Stored data entries
■ ■ ■

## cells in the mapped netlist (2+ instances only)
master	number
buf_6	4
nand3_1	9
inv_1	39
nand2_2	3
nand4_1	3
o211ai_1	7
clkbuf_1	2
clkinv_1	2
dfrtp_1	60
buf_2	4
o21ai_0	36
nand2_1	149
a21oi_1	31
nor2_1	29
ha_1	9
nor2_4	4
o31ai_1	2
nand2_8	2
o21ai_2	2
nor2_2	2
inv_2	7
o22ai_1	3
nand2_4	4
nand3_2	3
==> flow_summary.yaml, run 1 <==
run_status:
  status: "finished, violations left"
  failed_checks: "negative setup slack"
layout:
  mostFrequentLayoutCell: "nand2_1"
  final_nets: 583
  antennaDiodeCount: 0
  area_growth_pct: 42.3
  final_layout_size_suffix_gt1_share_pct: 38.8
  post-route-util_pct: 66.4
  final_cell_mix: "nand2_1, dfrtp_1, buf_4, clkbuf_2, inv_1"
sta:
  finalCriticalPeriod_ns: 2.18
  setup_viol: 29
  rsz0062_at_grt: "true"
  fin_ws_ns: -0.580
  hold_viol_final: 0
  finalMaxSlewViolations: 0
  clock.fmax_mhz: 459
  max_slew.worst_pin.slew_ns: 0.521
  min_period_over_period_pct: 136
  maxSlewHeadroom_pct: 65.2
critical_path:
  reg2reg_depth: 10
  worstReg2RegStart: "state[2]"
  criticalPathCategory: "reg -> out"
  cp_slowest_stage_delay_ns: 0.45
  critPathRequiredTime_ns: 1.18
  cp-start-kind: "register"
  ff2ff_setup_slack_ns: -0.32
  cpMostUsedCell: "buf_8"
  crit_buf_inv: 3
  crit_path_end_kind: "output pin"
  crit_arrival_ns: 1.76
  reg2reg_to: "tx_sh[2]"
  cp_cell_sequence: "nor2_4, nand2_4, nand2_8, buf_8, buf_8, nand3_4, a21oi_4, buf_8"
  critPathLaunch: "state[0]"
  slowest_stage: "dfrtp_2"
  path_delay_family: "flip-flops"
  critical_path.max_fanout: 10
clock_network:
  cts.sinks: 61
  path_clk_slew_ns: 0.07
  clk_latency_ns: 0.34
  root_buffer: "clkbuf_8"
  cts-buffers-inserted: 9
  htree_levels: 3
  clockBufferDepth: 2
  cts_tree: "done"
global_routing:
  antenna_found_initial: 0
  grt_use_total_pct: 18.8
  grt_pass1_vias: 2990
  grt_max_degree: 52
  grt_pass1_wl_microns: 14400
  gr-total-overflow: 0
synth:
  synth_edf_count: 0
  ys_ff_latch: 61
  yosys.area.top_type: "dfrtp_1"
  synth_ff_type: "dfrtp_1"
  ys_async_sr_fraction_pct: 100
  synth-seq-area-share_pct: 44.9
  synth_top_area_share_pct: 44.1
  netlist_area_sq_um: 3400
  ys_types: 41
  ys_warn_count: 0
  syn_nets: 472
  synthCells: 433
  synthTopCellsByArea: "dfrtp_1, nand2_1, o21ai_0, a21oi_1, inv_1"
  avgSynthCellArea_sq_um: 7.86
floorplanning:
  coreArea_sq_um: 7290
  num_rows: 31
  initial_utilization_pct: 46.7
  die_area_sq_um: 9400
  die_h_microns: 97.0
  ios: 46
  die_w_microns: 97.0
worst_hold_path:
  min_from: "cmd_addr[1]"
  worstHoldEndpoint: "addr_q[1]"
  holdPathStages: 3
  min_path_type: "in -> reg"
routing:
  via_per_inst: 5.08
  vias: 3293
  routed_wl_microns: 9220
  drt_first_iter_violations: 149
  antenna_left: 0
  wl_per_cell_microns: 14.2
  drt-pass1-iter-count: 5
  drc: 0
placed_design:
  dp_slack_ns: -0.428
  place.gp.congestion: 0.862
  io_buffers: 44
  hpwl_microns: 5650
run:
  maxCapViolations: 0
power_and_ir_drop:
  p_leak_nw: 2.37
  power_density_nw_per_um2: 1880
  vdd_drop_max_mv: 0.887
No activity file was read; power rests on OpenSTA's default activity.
**src/rtl/cpu_io_pkg.sv**
```systemverilog
// Shared defaults, serializer state encoding and byte-lane helper for the CPU output streamer.
package cpu_io_pkg;

  localparam int DATAWIDTH_DEF = 25;
  localparam int DEPTH_DEF     = 8;
  localparam int SHIFT_W       = 32;

  typedef enum logic [0:0] {
    IDLE = 1'b0,
    SEND = 1'b1
  } ser_state_e;

  // Lane 0 is the most significant byte, so bytes leave MSB first.
  function automatic logic [7:0] pick_byte(input logic [SHIFT_W-1:0] word,
                                           input logic [1:0]         idx);
    logic [7:0] b;
    case (idx)
      2'd0:    b = word[31:24];
      2'd1:    b = word[23:16];
      2'd2:    b = word[15:8];
      default: b = word[7:0];
    endcase
    return b;
  endfunction

endpackage

```
**src/rtl/io_fifo.sv**
```systemverilog
// Synchronous word FIFO: write and read at the same edge, head visible combinationally.
// A push while full only lands when a pop frees the slot at that edge.
module io_fifo #(
  parameter int WIDTH = 25,
  parameter int DEPTH = 8,
  localparam int AW   = $clog2(DEPTH),
  localparam int CW   = AW + 1
) (
  input  logic             clock,
  input  logic             reset,
  input  logic             push,
  input  logic [WIDTH-1:0] wr_data,
  input  logic             pop,
  output logic [WIDTH-1:0] rd_data,
  output logic             full,
  output logic             empty,
  output logic [CW-1:0]    count
);

  logic [WIDTH-1:0] mem_q [DEPTH];
  logic [AW-1:0]    wr_ptr_q, wr_ptr_d;
  logic [AW-1:0]    rd_ptr_q, rd_ptr_d;
  logic [CW-1:0]    count_q, count_d;
  logic             wr_en, rd_en;

  assign full    = (count_q == CW'(DEPTH));
  assign empty   = (count_q == '0);
  assign count   = count_q;
  assign rd_data = mem_q[rd_ptr_q];

  assign rd_en = pop && !empty;
  assign wr_en = push && !reset && (!full || rd_en);

  // DEPTH is a power of two, so the pointers wrap by natural overflow.
  always_comb begin
    wr_ptr_d = wr_ptr_q;
    rd_ptr_d = rd_ptr_q;
    count_d  = count_q;
    if (wr_en) wr_ptr_d = wr_ptr_q + AW'(1);
    if (rd_en) rd_ptr_d = rd_ptr_q + AW'(1);
    case ({wr_en, rd_en})
      2'b10:   count_d = count_q + CW'(1);
      2'b01:   count_d = count_q - CW'(1);
      default: count_d = count_q;
    endcase
  end

  always_ff @(posedge clock) begin
    if (reset) begin
      wr_ptr_q <= '0;
      rd_ptr_q <= '0;
      count_q  <= '0;
    end else begin
      wr_ptr_q <= wr_ptr_d;
      rd_ptr_q <= rd_ptr_d;
      count_q  <= count_d;
    end
  end

  always_ff @(posedge clock) begin
    if (wr_en) mem_q[wr_ptr_q] <= wr_data;
  end

endmodule

```
**src/rtl/cpu_output_streamer.sv**
```systemverilog
// Buffers CPU result words and streams each one as four MSB-first bytes on a valid/ready port.
// First byte is valid one edge after the capturing edge; byteValid is registered, ready only advances it.
module cpu_output_streamer
  import cpu_io_pkg::*;
#(
  parameter int DATAWIDTH = DATAWIDTH_DEF,
  parameter int DEPTH     = DEPTH_DEF
) (
  input  logic                   clock,
  input  logic                   reset,
  input  logic                   outFlagIOE,
  input  logic [DATAWIDTH-1:0]   out,
  output logic [7:0]             byteData,
  output logic                   byteValid,
  input  logic                   byteReady,
  output logic                   fifoFull,
  output logic                   fifoEmpty,
  output logic [$clog2(DEPTH):0] wordCount,
  output logic                   overflow
);

  ser_state_e           state_q, state_d;
  logic [1:0]           idx_q, idx_d;
  logic [SHIFT_W-1:0]   shift_q, shift_d;
  logic                 ovf_q, ovf_d;
  logic [DATAWIDTH-1:0] head_word;
  logic                 fire, last_byte, pop, drop;

  io_fifo #(
    .WIDTH (DATAWIDTH),
    .DEPTH (DEPTH)
  ) u_fifo (
    .clock   (clock),
    .reset   (reset),
    .push    (outFlagIOE),
    .wr_data (out),
    .pop     (pop),
    .rd_data (head_word),
    .full    (fifoFull),
    .empty   (fifoEmpty),
    .count   (wordCount)
  );

  assign fire      = (state_q == SEND) && byteReady;
  assign last_byte = fire && (idx_q == 2'd3);
  // Reload straight after the last byte so back-to-back words leave no bubble.
  assign pop       = !fifoEmpty && ((state_q == IDLE) || last_byte);
  assign drop      = outFlagIOE && fifoFull && !pop;

  always_comb begin
    state_d = state_q;
    idx_d   = idx_q;
    shift_d = shift_q;
    ovf_d   = ovf_q | drop;
    if (pop) begin
      shift_d = SHIFT_W'(head_word);
      idx_d   = 2'd0;
      state_d = SEND;
    end else if (last_byte) begin
      idx_d   = 2'd0;
      state_d = IDLE;
    end else if (fire) begin
      idx_d   = idx_q + 2'd1;
    end
  end

  always_ff @(posedge clock) begin
    if (reset) begin
      state_q <= IDLE;
      idx_q   <= 2'd0;
      shift_q <= '0;
      ovf_q   <= 1'b0;
    end else begin
      state_q <= state_d;
      idx_q   <= idx_d;
      shift_q <= shift_d;
      ovf_q   <= ovf_d;
    end
  end

  assign byteValid = (state_q == SEND);
  assign byteData  = pick_byte(shift_q, idx_q);
  assign overflow  = ovf_q;

endmodule

```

■ ■ ■

→ **THE PROBLEM**
Please copy the lines in the records above between the one holding "drt-pass1-iter-count: 5" and the one holding "vdd_drop_max_mv: 0.887", inclusive, exactly and with no other line.

→ **ANSWER FOR THE TASK**
  drt-pass1-iter-count: 5
  drc: 0
placed_design:
  dp_slack_ns: -0.428
  place.gp.congestion: 0.862
  io_buffers: 44
  hpwl_microns: 5650
run:
  maxCapViolations: 0
power_and_ir_drop:
  p_leak_nw: 2.37
  power_density_nw_per_um2: 1880
  vdd_drop_max_mv: 0.887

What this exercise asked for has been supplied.